BRIEF
Here are the records. Write out exactly the lines between the one holding "total | 0.896 | 1.72" and the one holding "cell and delay", inclusive.

Dataset excerpts

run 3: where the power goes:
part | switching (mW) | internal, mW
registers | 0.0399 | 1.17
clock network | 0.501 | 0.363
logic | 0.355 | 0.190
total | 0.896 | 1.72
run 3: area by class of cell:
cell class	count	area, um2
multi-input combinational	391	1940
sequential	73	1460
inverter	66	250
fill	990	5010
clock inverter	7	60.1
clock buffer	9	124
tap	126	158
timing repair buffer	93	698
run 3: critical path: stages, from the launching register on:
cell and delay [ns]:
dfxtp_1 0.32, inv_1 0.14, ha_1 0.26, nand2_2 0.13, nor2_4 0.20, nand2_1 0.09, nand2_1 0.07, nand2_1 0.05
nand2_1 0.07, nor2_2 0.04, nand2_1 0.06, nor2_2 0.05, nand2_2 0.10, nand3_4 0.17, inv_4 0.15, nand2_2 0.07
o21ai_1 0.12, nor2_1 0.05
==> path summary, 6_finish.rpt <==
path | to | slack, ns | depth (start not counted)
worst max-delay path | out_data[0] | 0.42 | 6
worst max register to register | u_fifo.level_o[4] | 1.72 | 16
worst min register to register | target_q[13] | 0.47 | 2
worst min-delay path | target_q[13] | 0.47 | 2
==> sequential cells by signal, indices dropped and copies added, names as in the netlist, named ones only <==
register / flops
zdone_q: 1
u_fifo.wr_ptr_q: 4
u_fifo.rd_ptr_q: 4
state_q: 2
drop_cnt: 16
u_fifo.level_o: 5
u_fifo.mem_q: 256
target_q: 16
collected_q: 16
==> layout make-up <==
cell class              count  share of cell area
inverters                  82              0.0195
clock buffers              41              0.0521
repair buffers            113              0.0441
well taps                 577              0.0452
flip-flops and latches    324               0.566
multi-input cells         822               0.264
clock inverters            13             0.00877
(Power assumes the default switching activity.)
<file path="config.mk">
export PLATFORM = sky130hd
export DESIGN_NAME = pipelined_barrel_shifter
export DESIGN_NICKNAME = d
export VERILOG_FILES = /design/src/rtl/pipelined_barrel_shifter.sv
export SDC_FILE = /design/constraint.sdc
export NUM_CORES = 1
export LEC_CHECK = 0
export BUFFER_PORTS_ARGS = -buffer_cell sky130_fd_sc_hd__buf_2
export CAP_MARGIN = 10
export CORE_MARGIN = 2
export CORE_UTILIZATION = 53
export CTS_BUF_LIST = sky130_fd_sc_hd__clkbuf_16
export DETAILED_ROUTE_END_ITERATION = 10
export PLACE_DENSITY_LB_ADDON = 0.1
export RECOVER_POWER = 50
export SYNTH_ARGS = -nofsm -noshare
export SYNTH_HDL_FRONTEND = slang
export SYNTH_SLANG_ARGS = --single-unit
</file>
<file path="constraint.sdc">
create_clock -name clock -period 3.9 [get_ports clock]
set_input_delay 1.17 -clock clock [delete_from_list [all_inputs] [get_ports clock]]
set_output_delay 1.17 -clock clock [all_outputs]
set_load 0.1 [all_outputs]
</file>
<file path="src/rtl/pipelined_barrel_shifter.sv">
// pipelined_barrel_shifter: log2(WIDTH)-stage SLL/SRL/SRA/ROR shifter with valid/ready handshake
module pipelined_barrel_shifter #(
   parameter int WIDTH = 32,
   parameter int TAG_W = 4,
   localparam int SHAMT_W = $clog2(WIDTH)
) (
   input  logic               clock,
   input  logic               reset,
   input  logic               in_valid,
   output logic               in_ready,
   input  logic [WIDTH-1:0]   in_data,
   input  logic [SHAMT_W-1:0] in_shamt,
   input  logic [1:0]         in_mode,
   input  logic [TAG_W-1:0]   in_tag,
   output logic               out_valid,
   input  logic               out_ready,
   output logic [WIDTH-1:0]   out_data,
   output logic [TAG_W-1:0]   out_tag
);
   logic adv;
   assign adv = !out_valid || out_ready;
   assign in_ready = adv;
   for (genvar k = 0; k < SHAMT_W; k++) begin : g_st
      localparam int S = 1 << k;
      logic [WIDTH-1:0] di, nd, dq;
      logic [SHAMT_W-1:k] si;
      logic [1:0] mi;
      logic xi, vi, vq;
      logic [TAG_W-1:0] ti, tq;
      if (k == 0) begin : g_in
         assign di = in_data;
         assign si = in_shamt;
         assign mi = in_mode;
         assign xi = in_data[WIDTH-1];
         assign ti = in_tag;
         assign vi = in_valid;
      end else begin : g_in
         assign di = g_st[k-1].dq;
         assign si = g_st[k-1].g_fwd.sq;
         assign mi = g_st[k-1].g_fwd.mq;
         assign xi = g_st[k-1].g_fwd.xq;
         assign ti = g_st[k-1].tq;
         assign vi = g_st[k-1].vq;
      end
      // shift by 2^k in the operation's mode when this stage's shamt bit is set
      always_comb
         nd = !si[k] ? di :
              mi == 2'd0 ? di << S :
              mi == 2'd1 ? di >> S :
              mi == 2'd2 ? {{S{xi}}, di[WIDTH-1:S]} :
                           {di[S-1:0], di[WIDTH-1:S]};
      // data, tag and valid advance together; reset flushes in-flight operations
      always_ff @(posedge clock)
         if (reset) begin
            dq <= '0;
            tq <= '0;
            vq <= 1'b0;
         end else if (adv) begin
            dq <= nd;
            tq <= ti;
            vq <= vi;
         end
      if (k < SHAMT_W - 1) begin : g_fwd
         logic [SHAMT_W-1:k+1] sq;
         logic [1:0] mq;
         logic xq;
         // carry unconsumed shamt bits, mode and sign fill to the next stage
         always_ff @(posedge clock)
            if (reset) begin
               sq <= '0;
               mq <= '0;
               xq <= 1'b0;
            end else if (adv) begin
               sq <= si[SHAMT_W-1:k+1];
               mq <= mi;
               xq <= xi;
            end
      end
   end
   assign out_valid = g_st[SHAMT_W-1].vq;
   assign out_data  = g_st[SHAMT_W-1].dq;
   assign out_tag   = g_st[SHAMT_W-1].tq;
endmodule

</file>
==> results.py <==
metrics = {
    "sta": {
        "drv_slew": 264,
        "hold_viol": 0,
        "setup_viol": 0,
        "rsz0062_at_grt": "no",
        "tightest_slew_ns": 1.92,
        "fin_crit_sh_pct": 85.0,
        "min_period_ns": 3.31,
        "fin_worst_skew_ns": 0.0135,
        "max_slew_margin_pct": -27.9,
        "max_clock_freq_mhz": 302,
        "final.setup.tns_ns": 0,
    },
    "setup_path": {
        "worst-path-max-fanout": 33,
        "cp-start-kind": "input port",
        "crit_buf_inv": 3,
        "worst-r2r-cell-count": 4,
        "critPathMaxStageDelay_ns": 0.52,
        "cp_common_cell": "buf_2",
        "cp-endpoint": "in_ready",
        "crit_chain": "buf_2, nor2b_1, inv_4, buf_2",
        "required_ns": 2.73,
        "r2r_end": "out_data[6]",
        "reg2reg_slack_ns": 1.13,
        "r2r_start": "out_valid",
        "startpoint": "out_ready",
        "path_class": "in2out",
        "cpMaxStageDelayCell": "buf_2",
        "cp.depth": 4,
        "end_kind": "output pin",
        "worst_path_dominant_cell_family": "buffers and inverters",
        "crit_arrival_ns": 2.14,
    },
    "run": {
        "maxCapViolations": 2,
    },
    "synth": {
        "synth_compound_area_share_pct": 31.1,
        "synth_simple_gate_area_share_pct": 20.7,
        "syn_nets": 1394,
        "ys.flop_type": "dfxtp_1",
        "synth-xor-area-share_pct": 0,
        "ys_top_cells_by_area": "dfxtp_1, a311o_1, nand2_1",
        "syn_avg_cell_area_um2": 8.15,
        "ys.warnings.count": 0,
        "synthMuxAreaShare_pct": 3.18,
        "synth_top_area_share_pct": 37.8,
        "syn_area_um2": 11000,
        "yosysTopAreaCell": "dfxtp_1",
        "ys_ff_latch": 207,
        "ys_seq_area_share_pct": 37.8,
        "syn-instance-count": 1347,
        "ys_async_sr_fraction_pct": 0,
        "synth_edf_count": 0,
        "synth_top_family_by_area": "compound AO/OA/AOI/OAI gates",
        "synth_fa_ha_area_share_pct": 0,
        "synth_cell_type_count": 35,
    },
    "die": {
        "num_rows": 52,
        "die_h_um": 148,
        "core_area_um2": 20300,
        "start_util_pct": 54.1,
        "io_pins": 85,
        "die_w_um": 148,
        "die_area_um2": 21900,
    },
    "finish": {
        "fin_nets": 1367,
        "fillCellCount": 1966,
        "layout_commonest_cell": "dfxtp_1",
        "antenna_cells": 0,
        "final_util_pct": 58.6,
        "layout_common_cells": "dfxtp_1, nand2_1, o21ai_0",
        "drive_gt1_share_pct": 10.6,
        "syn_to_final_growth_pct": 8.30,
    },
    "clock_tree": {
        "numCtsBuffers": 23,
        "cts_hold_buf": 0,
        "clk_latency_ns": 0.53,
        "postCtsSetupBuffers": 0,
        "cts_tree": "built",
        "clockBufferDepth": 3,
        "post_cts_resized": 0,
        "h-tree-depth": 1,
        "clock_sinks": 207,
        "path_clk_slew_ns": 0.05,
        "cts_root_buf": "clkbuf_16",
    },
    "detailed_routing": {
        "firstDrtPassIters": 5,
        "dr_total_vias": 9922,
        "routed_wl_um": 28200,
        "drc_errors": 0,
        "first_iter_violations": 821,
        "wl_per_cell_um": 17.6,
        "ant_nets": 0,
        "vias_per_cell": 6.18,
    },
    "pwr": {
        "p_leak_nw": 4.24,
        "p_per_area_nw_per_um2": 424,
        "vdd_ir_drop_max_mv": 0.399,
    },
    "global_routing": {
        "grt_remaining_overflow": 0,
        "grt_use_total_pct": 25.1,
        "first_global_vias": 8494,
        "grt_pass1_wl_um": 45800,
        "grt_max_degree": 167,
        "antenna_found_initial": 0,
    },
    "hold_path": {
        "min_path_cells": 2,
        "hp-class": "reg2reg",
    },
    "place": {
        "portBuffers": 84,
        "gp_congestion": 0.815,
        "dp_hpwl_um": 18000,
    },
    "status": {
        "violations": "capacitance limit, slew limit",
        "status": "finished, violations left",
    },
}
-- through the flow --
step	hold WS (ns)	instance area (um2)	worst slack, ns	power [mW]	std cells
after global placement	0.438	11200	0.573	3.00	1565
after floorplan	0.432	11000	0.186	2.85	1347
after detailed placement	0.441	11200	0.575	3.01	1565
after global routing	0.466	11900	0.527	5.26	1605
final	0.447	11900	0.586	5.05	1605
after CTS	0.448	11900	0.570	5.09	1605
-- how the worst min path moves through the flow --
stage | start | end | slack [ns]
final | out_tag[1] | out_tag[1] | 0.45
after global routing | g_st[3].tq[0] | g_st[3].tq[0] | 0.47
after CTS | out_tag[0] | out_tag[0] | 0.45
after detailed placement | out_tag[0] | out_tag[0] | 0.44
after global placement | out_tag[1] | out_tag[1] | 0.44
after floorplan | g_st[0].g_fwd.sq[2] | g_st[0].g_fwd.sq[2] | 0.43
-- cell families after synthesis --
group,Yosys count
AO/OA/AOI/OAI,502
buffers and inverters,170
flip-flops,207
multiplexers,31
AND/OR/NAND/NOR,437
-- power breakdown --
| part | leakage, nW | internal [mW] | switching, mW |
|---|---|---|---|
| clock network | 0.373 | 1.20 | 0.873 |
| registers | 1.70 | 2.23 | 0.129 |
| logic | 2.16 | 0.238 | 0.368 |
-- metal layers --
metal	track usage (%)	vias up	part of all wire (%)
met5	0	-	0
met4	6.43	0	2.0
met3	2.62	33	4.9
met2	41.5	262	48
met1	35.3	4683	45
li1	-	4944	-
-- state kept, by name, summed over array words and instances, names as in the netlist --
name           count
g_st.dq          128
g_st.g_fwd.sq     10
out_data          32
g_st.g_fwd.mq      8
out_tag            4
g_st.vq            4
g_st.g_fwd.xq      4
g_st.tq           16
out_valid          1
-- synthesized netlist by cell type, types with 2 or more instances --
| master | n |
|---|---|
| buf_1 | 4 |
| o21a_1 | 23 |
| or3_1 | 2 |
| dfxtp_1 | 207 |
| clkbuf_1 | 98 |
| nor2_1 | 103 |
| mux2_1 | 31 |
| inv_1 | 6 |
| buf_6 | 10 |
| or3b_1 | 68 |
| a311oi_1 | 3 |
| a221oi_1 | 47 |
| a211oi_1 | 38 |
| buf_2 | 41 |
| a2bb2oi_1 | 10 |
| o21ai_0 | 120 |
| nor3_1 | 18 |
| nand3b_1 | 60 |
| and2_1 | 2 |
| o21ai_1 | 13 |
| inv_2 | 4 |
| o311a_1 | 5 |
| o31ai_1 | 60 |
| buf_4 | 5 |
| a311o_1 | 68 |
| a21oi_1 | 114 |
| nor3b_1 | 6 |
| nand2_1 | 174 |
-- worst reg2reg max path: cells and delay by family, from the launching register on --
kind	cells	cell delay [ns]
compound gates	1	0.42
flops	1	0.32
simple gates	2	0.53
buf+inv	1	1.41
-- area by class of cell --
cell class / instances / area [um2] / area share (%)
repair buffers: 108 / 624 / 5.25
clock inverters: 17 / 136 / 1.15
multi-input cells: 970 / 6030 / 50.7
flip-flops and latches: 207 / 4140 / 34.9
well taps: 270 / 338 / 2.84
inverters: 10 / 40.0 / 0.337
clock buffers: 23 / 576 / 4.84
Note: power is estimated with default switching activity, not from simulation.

REPLY TO THE TASK
total | 0.896 | 1.72
run 3: area by class of cell:
cell class	count	area, um2
multi-input combinational	391	1940
sequential	73	1460
inverter	66	250
fill	990	5010
clock inverter	7	60.1
clock buffer	9	124
tap	126	158
timing repair buffer	93	698
run 3: critical path: stages, from the launching register on:
cell and delay [ns]:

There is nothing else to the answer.